[Assigned task]
Among the records below, which lines contain the string "group"? Report them.

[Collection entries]
#####

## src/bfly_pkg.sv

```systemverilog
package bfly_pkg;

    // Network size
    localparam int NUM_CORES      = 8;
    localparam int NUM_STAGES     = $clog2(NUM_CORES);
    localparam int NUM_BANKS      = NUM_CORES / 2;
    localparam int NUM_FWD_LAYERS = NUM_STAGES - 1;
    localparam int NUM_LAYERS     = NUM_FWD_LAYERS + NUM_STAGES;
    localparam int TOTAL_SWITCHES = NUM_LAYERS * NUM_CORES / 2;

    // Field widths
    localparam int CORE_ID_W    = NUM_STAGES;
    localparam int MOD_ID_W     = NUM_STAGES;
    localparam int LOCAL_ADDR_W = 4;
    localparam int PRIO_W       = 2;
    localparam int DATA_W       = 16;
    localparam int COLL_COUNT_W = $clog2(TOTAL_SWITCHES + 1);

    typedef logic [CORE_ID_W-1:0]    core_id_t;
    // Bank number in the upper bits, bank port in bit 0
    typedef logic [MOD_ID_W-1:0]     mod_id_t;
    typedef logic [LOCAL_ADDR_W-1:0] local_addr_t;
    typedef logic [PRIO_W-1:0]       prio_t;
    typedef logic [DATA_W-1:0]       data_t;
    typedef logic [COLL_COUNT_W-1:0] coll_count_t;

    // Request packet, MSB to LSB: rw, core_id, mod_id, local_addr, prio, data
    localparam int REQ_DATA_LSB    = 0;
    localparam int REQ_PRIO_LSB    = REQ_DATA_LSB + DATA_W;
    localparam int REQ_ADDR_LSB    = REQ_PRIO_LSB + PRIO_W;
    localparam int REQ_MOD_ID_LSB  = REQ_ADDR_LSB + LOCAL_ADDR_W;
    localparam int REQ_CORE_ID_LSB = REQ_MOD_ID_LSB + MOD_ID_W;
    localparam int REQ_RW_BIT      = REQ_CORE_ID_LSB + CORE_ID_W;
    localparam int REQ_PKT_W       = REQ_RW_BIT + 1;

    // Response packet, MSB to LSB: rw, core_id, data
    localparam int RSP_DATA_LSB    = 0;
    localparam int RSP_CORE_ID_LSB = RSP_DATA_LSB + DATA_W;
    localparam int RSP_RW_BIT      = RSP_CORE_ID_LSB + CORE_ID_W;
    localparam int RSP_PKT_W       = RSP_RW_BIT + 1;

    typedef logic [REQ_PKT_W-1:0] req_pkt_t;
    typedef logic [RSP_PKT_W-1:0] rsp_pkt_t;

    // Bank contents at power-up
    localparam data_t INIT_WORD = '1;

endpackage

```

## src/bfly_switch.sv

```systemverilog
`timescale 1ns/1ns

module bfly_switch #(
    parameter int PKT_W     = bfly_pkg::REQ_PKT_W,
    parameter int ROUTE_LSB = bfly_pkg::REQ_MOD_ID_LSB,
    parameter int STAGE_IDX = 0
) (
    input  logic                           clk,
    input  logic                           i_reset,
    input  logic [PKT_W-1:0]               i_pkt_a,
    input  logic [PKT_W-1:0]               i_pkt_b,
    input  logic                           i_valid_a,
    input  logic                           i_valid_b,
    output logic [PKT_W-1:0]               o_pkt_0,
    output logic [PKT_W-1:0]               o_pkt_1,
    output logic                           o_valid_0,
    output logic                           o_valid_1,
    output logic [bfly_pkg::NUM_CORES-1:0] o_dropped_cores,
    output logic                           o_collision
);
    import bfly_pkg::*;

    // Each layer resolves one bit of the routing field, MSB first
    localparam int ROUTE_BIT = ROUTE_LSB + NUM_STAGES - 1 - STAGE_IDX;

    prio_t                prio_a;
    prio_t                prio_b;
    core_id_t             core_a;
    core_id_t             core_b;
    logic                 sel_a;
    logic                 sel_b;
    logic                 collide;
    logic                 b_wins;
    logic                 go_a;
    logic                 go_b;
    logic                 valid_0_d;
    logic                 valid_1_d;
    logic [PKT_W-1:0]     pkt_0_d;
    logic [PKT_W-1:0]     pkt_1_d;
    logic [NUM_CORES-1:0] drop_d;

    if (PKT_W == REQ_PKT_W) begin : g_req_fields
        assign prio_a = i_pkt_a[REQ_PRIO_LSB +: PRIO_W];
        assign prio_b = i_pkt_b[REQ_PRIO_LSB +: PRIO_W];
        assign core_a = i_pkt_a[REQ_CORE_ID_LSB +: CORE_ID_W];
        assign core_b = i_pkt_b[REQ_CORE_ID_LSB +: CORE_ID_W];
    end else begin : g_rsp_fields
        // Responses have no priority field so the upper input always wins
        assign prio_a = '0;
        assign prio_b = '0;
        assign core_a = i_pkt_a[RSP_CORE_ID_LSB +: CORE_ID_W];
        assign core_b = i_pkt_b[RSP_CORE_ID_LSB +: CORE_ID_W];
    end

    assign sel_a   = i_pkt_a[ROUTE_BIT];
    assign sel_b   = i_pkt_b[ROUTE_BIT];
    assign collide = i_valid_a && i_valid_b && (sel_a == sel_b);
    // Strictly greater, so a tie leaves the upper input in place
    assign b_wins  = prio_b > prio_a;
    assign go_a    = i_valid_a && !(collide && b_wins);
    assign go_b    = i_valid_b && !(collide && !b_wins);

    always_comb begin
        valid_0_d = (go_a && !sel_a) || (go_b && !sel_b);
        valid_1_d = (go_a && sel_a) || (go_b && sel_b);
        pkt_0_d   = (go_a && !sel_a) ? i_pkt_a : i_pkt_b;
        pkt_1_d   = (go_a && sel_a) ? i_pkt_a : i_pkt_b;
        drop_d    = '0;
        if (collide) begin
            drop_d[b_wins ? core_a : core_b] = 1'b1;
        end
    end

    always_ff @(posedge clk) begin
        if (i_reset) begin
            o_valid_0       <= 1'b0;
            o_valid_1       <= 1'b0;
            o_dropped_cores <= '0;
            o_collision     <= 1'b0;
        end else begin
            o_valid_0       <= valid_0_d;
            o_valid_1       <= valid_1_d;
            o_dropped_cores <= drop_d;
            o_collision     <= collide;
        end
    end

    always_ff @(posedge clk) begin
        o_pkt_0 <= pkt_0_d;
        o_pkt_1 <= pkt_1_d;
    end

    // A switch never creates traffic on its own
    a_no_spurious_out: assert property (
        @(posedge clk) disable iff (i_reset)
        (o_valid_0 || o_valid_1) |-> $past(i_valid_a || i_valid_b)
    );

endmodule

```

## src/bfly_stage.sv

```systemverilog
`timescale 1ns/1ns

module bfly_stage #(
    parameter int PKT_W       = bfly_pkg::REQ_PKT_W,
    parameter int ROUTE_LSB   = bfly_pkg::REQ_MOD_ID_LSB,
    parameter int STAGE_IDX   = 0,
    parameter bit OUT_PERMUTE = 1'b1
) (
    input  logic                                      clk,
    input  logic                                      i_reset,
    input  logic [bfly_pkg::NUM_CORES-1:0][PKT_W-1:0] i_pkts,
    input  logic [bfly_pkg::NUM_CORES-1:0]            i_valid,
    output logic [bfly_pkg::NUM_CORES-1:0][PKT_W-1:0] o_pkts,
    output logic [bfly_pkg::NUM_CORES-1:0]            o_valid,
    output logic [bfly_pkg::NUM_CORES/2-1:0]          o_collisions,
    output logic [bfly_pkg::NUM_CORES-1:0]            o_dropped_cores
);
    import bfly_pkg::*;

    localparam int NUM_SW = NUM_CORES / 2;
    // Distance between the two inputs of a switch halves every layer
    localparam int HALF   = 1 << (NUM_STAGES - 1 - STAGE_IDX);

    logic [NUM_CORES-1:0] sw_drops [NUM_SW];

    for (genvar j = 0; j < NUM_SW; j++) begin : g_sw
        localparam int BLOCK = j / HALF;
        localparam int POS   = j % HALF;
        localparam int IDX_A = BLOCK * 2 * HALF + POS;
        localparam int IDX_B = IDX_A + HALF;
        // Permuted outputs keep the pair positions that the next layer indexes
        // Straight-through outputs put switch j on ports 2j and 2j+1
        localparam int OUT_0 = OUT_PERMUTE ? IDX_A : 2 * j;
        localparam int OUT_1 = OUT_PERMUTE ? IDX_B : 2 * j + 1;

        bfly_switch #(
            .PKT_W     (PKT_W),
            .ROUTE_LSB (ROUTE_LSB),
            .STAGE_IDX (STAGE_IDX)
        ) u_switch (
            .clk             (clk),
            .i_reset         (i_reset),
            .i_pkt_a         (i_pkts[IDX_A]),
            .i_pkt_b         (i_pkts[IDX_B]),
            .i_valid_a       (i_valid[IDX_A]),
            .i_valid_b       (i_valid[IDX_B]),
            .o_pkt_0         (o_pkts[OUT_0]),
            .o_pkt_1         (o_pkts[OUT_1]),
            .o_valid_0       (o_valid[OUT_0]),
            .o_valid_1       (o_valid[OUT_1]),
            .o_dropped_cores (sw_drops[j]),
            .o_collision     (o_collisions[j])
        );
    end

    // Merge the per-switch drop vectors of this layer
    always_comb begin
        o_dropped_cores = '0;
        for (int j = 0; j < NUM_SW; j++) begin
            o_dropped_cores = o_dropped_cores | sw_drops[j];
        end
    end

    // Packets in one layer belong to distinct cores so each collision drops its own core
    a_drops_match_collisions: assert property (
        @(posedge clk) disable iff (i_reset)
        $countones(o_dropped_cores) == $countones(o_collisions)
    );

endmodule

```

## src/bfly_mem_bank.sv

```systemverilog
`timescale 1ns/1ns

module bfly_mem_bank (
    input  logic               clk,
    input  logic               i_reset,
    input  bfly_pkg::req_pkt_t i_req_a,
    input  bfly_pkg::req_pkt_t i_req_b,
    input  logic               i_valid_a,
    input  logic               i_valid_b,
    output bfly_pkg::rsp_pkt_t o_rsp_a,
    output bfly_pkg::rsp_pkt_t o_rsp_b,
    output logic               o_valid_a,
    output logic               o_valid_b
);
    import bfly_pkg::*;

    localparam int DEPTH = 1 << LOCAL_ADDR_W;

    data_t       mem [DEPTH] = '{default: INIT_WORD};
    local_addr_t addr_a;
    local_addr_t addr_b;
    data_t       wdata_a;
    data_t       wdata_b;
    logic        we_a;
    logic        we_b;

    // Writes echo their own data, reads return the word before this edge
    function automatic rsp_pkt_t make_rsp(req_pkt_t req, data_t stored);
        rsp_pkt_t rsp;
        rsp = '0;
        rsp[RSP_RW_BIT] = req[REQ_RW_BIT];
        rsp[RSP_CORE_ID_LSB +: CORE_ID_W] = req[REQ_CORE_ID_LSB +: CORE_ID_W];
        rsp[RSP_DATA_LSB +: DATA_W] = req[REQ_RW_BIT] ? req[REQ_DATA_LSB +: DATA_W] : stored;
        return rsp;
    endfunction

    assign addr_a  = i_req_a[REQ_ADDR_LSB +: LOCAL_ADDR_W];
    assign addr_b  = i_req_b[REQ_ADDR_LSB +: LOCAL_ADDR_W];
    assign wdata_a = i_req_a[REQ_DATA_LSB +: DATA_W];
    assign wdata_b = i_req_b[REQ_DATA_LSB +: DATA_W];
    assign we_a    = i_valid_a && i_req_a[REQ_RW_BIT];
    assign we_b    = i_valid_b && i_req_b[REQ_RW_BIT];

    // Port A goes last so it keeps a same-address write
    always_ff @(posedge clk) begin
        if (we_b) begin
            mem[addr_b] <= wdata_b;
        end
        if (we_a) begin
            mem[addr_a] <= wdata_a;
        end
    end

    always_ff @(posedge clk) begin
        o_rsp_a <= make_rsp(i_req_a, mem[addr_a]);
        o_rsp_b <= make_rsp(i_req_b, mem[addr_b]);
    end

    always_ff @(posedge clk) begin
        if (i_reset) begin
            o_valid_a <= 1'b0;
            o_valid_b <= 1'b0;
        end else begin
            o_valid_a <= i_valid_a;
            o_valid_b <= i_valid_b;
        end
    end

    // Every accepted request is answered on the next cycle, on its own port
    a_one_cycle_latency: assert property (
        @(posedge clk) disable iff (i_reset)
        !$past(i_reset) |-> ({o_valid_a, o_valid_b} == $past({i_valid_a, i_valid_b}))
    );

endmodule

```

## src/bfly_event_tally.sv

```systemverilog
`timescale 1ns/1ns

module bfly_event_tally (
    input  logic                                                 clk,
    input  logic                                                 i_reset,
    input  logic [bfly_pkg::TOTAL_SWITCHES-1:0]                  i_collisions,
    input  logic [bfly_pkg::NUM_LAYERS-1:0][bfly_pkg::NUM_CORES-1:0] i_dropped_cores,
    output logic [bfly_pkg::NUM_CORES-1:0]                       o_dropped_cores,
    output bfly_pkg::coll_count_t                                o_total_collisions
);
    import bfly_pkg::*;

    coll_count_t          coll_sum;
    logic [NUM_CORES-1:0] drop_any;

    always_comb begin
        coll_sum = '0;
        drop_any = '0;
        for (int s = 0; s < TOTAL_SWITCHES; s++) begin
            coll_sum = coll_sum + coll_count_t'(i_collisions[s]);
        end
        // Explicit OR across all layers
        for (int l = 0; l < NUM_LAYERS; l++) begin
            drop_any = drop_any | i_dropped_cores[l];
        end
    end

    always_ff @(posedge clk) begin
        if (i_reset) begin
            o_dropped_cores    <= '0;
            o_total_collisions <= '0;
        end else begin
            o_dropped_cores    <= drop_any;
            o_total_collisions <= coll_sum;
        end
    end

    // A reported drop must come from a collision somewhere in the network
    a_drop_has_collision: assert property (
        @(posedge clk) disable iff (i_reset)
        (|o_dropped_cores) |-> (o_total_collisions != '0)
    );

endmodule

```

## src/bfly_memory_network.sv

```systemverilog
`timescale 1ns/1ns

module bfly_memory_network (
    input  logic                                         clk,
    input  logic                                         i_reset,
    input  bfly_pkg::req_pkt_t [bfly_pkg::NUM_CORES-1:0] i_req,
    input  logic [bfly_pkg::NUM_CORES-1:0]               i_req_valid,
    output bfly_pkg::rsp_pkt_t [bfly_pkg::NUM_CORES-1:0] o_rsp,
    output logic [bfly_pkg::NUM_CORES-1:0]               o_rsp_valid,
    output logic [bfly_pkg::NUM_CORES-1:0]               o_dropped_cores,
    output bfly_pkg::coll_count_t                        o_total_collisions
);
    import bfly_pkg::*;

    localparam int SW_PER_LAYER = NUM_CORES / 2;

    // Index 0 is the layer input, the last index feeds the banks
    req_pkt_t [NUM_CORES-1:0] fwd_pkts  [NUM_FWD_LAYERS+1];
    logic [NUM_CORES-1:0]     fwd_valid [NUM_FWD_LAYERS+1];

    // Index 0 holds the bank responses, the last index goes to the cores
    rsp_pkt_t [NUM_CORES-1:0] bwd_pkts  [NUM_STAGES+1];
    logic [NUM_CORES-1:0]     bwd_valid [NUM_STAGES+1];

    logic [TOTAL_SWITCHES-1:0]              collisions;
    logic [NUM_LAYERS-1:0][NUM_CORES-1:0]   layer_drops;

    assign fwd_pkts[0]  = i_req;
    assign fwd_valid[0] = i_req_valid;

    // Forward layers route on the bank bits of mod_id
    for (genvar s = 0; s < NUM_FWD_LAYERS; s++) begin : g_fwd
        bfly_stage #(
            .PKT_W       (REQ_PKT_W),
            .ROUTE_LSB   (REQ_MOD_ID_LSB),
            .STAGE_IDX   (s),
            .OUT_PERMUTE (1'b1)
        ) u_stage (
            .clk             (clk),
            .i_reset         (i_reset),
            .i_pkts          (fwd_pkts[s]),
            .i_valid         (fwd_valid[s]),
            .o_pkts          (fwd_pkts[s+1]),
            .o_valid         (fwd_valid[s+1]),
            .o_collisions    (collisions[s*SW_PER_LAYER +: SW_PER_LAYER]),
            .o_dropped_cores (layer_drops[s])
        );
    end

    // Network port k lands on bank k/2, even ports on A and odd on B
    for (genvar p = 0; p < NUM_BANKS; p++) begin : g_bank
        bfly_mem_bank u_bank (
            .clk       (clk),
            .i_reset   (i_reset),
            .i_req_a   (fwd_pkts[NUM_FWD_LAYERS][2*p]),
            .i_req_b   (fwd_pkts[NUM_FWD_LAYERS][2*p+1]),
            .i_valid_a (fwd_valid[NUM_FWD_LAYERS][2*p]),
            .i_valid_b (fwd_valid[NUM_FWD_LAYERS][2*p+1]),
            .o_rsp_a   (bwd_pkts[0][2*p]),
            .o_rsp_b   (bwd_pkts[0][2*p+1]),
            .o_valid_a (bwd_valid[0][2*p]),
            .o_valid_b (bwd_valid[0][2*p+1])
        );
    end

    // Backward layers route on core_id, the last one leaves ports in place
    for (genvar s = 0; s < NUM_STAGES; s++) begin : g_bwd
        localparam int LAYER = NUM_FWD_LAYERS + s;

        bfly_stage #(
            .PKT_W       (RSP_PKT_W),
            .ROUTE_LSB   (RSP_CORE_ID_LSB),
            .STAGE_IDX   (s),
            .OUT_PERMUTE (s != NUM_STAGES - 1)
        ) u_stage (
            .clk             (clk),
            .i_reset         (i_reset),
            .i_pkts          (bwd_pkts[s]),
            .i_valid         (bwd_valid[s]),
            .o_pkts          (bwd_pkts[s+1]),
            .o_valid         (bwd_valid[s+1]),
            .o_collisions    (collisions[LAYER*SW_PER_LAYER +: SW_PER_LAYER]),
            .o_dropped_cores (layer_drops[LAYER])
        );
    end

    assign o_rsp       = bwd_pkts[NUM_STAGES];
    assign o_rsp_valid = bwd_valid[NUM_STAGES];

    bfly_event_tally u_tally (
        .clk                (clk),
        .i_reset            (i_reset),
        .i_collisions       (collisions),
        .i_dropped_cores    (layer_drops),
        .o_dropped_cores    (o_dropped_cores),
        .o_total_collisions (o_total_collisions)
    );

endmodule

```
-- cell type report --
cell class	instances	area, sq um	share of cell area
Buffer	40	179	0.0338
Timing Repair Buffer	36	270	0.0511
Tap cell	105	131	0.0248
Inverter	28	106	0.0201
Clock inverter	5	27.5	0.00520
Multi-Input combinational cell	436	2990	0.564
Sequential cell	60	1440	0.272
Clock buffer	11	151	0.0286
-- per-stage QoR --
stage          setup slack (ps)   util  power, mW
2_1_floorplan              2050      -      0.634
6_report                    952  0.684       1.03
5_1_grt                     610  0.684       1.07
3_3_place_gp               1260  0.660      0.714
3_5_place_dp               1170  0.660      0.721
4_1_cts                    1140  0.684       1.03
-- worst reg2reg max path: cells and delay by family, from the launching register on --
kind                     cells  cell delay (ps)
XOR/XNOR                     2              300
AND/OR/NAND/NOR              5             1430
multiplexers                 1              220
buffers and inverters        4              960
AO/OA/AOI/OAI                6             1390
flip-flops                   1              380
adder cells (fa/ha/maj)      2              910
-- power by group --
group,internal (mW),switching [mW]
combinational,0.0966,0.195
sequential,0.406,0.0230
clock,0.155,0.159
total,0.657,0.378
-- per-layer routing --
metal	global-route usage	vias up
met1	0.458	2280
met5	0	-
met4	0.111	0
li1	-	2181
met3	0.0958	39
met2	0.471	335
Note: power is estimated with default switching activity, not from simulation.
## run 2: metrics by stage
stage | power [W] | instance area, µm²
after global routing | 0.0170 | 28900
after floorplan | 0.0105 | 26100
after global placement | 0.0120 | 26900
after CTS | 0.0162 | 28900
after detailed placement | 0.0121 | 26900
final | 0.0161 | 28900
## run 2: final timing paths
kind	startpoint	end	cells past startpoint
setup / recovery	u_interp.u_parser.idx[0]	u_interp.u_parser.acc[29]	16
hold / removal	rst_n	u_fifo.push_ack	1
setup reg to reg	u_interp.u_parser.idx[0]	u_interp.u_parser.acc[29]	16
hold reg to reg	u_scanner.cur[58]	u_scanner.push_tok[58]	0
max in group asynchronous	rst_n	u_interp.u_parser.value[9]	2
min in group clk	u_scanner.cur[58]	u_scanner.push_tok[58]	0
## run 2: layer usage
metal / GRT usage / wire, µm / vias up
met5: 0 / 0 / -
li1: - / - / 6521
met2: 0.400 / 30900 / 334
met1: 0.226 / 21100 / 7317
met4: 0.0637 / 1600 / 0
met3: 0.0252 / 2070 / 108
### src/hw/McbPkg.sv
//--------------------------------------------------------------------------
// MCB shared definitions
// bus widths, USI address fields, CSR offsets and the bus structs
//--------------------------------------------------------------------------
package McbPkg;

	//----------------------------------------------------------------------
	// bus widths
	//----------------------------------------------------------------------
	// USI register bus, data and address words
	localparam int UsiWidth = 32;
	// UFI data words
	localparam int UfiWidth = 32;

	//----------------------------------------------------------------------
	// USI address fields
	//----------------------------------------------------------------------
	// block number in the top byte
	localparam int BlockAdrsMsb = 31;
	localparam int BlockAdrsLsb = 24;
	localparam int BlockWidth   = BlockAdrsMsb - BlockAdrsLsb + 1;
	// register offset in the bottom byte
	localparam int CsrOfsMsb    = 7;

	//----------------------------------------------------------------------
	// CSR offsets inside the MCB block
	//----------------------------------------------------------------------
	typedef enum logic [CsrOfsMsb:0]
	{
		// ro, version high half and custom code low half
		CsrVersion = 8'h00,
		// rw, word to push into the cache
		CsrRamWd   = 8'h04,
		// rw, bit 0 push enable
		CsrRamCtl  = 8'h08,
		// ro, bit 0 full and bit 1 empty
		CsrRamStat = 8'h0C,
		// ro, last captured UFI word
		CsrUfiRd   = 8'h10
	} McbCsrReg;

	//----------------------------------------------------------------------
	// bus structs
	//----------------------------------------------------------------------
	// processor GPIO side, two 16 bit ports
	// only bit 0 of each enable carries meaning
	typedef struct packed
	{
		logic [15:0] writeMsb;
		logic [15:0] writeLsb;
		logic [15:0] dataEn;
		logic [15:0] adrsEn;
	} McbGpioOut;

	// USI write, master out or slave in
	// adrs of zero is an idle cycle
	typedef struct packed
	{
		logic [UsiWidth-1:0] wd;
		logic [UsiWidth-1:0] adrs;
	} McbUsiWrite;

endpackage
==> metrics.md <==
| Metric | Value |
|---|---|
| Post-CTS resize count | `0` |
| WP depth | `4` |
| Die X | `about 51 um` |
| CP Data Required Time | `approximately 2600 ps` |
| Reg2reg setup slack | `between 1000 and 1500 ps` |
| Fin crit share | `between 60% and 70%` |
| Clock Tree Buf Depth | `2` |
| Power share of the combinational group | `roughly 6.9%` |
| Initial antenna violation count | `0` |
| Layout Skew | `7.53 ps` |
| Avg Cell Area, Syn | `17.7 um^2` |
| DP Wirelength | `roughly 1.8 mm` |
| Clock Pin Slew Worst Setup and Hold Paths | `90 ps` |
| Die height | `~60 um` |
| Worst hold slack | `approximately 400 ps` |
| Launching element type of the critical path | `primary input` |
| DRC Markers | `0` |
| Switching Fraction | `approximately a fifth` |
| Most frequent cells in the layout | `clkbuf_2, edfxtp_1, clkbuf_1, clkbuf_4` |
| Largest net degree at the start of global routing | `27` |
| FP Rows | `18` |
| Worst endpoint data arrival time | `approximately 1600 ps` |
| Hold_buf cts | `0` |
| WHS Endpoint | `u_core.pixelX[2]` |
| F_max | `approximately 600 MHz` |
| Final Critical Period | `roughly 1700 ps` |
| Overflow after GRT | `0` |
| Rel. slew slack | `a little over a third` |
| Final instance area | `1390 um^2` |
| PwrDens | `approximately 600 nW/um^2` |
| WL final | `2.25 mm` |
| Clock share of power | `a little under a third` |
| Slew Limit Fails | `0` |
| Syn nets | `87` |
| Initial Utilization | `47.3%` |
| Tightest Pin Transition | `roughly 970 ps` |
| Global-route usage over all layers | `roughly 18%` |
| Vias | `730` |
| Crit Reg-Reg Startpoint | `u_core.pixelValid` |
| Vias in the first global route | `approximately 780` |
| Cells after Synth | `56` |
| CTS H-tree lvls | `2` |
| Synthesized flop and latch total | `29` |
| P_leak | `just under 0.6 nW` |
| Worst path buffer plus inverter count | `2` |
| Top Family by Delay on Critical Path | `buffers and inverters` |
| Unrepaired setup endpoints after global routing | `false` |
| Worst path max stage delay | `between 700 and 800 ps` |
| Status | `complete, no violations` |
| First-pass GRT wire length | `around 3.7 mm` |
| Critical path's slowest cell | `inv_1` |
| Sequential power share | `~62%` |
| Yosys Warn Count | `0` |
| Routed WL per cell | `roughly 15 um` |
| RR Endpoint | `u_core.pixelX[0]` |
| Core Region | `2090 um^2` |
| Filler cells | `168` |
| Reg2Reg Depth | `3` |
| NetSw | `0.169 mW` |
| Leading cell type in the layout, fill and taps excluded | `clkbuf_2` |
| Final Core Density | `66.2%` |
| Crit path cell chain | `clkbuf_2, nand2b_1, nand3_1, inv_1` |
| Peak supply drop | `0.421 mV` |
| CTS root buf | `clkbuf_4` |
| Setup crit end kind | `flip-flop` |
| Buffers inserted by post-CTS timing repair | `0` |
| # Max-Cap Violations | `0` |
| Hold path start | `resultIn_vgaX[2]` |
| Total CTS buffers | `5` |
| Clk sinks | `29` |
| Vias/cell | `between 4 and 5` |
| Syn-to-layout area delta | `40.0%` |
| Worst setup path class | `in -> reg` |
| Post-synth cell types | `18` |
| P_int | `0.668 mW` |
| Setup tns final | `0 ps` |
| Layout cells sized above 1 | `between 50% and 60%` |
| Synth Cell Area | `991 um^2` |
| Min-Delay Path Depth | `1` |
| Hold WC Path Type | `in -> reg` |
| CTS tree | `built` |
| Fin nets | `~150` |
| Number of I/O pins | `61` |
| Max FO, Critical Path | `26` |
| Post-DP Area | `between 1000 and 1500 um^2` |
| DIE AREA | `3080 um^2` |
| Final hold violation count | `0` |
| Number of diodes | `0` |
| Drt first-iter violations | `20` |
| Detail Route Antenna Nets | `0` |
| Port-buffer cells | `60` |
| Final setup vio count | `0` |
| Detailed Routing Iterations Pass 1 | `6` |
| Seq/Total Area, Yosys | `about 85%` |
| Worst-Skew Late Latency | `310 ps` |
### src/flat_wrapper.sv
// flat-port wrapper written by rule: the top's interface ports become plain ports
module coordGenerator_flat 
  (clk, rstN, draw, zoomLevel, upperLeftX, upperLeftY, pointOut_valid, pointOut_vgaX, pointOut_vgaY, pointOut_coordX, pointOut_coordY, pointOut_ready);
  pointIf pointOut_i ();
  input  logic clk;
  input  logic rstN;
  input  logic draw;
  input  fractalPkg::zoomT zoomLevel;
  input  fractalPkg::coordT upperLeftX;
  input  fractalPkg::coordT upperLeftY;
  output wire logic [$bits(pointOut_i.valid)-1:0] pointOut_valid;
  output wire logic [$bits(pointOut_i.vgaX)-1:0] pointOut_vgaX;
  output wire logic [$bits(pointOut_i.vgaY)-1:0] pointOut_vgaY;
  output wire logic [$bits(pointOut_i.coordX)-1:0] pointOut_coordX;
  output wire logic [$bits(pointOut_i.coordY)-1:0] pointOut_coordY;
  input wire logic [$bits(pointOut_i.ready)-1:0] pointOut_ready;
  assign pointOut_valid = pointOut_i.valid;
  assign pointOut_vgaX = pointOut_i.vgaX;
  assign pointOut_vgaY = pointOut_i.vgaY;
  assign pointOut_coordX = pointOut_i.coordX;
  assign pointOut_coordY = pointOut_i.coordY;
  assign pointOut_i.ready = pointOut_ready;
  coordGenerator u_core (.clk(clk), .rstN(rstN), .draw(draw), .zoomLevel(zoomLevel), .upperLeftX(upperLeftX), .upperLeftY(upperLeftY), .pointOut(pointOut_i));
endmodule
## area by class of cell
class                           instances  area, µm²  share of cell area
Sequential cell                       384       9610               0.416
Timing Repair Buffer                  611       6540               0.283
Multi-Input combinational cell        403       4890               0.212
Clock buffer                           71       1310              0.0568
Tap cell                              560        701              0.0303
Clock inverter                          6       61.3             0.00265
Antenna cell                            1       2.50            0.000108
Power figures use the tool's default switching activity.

#####

[Answer to this problem]
-- power by group --
group,internal (mW),switching [mW]
max in group asynchronous	rst_n	u_interp.u_parser.value[9]	2
min in group clk	u_scanner.cur[58]	u_scanner.push_tok[58]	0
| Power share of the combinational group | `roughly 6.9%` |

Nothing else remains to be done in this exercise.